• [How to complete this task]:
Copy every line from the one containing "io_pins = 90" through the last line of the records below, both included, and nothing else.

Dataset entries:
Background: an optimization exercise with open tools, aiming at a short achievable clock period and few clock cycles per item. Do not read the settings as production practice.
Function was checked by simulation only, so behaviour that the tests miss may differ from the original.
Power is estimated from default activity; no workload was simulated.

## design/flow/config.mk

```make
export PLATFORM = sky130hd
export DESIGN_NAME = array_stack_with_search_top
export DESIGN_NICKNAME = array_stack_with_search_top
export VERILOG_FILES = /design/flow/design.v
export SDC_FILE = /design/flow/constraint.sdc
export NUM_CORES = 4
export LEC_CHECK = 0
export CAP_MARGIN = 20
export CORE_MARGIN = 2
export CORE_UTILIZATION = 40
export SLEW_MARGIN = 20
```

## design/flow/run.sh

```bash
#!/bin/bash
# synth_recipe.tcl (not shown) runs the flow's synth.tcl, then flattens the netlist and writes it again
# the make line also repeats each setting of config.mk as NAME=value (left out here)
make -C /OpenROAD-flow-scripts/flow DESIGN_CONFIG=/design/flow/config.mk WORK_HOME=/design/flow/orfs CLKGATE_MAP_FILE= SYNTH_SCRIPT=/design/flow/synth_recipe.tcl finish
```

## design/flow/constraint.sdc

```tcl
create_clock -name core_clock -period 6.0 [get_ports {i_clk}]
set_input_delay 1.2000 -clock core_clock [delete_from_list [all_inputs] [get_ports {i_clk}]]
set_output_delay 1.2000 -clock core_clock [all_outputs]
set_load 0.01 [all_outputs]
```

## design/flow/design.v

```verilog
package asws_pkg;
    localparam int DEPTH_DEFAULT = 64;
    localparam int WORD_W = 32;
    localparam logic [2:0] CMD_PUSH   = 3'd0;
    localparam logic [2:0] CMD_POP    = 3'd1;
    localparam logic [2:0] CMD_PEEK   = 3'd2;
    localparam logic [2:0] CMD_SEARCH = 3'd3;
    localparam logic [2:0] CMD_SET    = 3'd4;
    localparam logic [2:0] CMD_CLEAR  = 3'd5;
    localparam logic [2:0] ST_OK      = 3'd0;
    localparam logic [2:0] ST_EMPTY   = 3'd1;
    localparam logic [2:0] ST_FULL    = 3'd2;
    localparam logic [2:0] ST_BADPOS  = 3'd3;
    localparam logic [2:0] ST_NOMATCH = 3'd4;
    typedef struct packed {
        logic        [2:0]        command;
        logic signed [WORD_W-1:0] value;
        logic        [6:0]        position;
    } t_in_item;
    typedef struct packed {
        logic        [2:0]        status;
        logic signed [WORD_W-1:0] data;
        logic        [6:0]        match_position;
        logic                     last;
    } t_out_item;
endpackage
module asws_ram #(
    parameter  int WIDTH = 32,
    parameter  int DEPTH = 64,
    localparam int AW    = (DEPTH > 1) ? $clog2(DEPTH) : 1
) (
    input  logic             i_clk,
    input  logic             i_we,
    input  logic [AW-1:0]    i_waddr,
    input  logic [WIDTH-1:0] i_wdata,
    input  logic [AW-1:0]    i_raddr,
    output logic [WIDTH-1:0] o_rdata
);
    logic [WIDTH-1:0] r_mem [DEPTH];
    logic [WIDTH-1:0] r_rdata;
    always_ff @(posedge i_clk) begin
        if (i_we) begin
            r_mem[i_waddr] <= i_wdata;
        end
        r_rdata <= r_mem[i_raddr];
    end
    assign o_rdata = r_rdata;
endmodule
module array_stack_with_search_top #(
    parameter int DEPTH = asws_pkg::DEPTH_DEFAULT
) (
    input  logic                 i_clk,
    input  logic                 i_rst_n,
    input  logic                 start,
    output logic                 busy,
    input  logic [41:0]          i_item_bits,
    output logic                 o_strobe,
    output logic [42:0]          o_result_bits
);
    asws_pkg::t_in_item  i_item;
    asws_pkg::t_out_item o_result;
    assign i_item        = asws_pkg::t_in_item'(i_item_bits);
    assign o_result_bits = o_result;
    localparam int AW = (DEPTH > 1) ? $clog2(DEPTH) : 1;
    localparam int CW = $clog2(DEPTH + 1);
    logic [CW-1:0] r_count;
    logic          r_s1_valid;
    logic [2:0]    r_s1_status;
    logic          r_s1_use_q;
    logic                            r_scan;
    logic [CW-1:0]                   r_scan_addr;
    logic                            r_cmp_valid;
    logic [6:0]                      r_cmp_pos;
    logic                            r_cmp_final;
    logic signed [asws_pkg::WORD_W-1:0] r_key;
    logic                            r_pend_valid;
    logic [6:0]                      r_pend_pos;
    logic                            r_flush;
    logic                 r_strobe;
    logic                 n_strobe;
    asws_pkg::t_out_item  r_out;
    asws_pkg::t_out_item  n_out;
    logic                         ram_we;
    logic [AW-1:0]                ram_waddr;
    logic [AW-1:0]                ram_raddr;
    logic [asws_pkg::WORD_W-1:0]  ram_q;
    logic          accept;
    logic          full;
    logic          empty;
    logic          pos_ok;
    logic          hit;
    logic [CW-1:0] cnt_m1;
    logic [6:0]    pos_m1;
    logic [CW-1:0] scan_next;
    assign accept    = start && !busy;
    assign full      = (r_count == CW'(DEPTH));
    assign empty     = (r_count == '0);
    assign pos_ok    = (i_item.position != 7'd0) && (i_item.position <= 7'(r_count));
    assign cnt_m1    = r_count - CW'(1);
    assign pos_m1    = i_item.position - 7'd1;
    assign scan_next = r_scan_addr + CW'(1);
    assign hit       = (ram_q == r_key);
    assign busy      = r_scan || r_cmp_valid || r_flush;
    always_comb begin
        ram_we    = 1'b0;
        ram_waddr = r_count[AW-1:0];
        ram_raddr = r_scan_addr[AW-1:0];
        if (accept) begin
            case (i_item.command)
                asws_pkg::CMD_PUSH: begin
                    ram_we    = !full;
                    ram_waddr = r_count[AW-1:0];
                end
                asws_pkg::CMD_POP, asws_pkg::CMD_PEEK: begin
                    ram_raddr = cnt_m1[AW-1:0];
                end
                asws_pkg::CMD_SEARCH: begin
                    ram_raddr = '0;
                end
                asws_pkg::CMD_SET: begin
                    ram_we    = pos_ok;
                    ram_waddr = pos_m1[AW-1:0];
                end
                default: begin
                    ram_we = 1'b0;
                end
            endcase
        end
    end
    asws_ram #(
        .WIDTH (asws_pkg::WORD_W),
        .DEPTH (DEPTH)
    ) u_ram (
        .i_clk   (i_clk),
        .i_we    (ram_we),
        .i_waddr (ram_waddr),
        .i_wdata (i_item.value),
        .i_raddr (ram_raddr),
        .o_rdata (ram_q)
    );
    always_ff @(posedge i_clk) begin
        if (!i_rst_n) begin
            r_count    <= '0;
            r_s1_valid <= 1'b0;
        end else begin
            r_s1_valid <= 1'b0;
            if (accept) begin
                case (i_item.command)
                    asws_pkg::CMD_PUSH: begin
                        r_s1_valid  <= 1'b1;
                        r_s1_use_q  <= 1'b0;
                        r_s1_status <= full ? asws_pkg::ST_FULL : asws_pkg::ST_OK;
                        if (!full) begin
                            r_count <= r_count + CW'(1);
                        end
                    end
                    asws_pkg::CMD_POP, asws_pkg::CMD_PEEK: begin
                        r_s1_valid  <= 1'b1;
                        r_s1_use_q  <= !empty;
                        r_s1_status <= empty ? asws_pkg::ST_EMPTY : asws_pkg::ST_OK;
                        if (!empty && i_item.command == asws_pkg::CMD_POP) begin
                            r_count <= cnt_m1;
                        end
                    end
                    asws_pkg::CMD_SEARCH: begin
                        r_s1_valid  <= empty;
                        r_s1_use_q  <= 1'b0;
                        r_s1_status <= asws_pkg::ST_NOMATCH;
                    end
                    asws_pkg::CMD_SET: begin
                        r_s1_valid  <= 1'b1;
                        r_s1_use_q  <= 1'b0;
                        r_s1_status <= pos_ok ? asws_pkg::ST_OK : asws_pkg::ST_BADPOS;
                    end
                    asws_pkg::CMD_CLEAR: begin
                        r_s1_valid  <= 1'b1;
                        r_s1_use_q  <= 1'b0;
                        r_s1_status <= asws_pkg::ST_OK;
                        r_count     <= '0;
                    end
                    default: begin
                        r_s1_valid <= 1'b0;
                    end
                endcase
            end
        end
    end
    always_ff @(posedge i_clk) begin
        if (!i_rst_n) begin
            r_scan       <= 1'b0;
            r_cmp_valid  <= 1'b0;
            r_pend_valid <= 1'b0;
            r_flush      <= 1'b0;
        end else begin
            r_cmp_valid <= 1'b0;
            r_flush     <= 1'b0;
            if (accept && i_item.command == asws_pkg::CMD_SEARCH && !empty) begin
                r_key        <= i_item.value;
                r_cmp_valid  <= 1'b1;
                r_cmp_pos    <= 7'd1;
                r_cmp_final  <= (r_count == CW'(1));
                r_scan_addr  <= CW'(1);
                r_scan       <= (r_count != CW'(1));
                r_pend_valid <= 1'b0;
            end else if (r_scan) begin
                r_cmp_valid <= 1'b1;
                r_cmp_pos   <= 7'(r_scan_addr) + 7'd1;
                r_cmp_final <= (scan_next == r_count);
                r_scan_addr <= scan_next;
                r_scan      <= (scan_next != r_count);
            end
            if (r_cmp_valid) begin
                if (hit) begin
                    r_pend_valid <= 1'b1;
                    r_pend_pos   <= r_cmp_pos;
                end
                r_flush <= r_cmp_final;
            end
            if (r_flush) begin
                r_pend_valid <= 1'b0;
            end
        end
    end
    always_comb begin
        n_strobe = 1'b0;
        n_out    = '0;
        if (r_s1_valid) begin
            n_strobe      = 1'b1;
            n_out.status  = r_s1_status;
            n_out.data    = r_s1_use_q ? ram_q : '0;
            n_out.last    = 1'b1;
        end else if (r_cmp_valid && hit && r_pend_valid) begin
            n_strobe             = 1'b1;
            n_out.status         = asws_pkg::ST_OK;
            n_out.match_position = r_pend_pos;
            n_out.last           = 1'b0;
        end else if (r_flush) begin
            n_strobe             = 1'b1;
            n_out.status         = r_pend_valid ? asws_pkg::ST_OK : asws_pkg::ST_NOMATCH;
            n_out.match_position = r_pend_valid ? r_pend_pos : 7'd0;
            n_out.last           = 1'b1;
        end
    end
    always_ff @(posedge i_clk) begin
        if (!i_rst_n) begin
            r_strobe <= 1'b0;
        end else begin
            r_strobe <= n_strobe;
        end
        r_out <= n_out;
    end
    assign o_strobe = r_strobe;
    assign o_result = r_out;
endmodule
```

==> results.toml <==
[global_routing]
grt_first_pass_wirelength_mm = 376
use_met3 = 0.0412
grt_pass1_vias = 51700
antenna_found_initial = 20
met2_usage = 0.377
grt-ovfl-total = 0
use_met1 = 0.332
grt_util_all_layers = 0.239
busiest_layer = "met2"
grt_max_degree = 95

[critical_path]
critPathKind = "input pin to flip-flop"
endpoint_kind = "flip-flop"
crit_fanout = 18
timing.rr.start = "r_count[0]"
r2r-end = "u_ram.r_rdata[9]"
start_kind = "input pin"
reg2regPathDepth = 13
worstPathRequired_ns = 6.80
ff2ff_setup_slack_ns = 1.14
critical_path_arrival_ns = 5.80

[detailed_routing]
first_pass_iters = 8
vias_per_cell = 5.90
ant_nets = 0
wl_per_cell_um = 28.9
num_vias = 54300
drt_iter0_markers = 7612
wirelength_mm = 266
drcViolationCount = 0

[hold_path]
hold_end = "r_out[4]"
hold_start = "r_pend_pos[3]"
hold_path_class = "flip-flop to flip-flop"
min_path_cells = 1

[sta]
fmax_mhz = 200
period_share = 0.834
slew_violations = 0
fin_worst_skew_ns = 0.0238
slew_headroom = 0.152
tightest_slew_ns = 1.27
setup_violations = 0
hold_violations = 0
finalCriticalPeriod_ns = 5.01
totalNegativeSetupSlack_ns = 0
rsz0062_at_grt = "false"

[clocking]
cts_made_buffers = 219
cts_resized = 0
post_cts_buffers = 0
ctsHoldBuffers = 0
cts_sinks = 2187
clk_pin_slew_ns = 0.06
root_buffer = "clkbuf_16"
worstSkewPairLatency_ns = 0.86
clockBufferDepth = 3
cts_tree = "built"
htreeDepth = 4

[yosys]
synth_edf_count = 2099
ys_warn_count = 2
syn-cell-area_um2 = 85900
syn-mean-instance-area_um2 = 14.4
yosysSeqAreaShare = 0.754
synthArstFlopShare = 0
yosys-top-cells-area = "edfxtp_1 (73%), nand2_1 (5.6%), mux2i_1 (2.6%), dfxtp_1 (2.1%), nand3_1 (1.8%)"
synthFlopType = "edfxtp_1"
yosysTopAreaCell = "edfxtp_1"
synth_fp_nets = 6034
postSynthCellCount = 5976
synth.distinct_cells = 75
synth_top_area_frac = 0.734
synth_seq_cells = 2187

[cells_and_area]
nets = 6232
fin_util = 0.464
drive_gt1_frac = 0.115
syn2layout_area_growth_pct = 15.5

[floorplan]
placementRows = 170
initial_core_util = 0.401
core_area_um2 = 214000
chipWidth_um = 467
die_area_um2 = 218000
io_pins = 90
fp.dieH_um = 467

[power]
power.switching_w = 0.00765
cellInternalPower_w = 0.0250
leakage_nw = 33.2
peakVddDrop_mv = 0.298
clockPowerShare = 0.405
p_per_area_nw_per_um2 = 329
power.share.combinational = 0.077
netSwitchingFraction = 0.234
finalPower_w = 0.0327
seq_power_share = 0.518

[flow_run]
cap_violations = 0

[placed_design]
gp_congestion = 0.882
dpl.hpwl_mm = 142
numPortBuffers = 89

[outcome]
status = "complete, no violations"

• [Your response]:
io_pins = 90
fp.dieH_um = 467

[power]
power.switching_w = 0.00765
cellInternalPower_w = 0.0250
leakage_nw = 33.2
peakVddDrop_mv = 0.298
clockPowerShare = 0.405
p_per_area_nw_per_um2 = 329
power.share.combinational = 0.077
netSwitchingFraction = 0.234
finalPower_w = 0.0327
seq_power_share = 0.518

[flow_run]
cap_violations = 0

[placed_design]
gp_congestion = 0.882
dpl.hpwl_mm = 142
numPortBuffers = 89

[outcome]
status = "complete, no violations"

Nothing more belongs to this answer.